Whether you’re winning or losing, the new era allows for a bit of a focus reset. With my strong science legacy giving me a massive headstart on that front going into the new era, I decided to turn my focus to religion, which basically dominates the cultural legacy path in the Exploration Age (and in a game where the historical etch-a-sketch is even more etchy-sketchy now that leaders and civs can be freely mix-and-matched, I found it quietly comforting that as Confucius, I founded the Confucian religion—finally, some semblance of order in this mad world!).
I’m still acclimatising to the impact of the Ages system, because the impact on the game is huge, though my early feelings on it are positive. While I can’t see the hapless AI on default difficulty catching up to me in this campaign, in multiplayer this kind of rubberbanding can address the age-old Civ problem of those who get off to a bad start finding themselves in an unwinnable situation well before the halfway point of the game.

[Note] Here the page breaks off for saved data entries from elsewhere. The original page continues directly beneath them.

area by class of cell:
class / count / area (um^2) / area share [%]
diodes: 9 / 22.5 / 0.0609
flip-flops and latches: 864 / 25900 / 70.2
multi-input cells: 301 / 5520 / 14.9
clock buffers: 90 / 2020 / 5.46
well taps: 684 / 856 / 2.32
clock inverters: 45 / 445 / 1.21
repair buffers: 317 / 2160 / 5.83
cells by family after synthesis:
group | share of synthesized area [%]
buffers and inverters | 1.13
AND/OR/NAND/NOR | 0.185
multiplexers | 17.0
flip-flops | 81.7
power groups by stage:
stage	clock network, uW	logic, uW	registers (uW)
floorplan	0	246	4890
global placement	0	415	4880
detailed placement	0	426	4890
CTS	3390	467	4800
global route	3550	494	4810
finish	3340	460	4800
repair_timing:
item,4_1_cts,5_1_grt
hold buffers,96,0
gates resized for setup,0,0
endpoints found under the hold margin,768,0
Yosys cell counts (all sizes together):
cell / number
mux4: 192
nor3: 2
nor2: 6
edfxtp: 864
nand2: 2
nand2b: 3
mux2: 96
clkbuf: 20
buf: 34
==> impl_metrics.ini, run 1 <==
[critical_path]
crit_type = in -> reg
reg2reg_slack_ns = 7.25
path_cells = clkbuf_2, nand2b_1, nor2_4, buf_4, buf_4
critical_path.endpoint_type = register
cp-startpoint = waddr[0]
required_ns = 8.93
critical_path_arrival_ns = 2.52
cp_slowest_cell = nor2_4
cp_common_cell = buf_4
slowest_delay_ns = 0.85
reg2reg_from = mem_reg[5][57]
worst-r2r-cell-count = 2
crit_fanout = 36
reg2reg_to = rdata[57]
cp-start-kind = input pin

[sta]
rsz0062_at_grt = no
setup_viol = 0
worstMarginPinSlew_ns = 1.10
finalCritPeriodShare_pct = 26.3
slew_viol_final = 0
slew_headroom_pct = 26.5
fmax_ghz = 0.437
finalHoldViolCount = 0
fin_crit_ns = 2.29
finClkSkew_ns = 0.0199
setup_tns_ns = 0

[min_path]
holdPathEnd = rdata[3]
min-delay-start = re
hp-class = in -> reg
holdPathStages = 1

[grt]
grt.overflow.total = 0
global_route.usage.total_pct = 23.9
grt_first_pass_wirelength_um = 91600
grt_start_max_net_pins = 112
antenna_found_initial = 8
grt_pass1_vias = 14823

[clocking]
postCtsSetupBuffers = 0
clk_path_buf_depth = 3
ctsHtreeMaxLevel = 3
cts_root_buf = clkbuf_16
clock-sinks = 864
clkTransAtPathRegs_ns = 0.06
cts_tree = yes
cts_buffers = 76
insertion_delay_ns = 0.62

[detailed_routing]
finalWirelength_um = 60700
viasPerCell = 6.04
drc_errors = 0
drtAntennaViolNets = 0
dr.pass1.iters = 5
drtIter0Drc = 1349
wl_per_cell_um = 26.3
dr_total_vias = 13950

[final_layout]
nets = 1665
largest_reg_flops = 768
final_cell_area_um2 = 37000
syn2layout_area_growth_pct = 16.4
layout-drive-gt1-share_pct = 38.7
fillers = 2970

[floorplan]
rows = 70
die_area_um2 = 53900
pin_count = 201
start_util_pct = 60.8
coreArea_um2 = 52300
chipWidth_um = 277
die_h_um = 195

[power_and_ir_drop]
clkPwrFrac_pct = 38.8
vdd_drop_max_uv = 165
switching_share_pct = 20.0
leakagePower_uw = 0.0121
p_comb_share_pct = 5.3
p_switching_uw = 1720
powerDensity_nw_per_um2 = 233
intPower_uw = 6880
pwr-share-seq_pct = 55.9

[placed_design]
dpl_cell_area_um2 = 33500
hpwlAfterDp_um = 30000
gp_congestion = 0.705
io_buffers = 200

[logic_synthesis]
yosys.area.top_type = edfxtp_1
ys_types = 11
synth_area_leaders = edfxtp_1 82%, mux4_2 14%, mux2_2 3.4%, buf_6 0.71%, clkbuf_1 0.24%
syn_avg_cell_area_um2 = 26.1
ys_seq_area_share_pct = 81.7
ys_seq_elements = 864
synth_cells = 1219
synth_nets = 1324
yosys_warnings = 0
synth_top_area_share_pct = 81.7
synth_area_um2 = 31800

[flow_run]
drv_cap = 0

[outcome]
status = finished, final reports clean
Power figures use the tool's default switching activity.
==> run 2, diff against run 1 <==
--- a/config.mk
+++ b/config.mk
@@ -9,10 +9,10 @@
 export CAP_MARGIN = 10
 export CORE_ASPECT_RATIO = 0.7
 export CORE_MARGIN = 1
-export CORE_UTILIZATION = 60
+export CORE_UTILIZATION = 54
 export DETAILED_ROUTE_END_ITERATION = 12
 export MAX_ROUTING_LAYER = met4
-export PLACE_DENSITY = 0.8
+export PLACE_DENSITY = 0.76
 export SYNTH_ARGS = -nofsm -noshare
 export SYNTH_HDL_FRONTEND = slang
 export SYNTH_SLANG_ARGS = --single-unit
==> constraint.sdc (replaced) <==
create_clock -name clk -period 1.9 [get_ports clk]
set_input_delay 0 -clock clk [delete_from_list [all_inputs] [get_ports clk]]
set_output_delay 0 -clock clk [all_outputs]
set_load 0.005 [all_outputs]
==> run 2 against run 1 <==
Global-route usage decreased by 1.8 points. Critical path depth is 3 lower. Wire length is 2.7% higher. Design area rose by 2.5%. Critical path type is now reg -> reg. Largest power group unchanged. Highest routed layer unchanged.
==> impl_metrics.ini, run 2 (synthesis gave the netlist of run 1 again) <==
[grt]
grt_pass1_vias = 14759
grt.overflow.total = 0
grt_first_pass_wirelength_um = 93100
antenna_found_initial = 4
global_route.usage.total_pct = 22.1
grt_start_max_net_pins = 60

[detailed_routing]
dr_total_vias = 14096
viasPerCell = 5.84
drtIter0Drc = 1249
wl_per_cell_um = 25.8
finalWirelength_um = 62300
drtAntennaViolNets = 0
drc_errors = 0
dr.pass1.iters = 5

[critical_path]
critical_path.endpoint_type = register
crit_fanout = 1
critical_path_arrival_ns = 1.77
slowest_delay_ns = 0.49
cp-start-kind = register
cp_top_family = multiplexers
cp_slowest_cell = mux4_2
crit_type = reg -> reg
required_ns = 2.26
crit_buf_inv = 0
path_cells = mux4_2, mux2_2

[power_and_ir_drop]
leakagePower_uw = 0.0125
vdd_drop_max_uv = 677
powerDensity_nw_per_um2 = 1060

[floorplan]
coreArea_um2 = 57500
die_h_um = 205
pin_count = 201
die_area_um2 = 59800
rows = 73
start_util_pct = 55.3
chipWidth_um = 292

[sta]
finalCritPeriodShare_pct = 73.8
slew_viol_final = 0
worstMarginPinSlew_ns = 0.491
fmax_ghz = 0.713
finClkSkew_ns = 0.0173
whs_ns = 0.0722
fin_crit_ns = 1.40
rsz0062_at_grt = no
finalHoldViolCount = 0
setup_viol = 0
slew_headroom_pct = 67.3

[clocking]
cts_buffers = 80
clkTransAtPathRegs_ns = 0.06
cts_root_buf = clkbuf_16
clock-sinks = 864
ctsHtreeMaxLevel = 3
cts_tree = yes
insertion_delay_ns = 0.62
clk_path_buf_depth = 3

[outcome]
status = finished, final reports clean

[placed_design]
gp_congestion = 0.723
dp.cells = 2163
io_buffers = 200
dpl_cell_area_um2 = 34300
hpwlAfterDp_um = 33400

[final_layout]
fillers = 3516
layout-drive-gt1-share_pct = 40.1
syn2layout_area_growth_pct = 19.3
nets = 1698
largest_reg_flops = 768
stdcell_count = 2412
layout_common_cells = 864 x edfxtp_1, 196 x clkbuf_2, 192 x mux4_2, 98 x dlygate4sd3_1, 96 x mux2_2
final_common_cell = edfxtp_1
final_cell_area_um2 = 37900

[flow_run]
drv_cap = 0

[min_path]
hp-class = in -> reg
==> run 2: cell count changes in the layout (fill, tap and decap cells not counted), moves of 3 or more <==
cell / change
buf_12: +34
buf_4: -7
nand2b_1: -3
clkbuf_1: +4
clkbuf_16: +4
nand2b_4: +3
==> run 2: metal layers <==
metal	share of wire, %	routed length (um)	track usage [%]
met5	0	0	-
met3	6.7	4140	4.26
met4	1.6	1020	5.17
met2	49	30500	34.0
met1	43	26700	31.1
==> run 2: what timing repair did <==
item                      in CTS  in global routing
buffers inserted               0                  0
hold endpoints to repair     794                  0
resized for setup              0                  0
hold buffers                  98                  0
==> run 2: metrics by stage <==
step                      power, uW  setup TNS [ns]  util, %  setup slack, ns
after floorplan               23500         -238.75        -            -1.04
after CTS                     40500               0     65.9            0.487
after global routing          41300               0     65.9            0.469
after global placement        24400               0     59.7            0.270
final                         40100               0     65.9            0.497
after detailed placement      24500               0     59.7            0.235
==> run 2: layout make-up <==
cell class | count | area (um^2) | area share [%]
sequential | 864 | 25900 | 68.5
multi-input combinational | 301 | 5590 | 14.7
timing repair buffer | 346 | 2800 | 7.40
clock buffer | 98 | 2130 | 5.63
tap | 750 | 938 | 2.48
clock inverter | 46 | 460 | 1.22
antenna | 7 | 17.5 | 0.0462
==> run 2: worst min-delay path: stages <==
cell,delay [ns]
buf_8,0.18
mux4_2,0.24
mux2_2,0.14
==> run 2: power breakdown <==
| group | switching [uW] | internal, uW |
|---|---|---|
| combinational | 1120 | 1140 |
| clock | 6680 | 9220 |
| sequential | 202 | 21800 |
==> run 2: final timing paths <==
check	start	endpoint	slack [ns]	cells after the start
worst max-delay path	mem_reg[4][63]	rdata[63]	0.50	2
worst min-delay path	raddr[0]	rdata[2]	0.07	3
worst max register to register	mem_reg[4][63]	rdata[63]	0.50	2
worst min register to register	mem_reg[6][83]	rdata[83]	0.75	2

Meanwhile, as someone who’s winning my game, I feel like enough of my achievements from the previous era carry over into the current one for me to feel rewarded. My Wonders still stand, my scientific legacy from antiquity will echo through the centuries, and my empire remains intact, albeit in need of a refresh with new buildings, units, and so on. Confining the rollout of new techs and systems to specific ages lets everyone tackle them from the same starting point—even if some of you come to that starting point better equipped than others—while the wipeout and refresh of units keeps turns from becoming too stodgy.
Even in the midst of my Civ 7 review, I can say that the question of whether this is the best iteration yet will probably be redundant until all the expansions roll out and we see the full vision enacted. What I can say is that its biggest, boldest shake-up to the series formula gave me a frisson of excitement at a point in the game where things might have started stagnating in previous iterations. That, already, is a major milestone passed on Civ 7’s legacy path.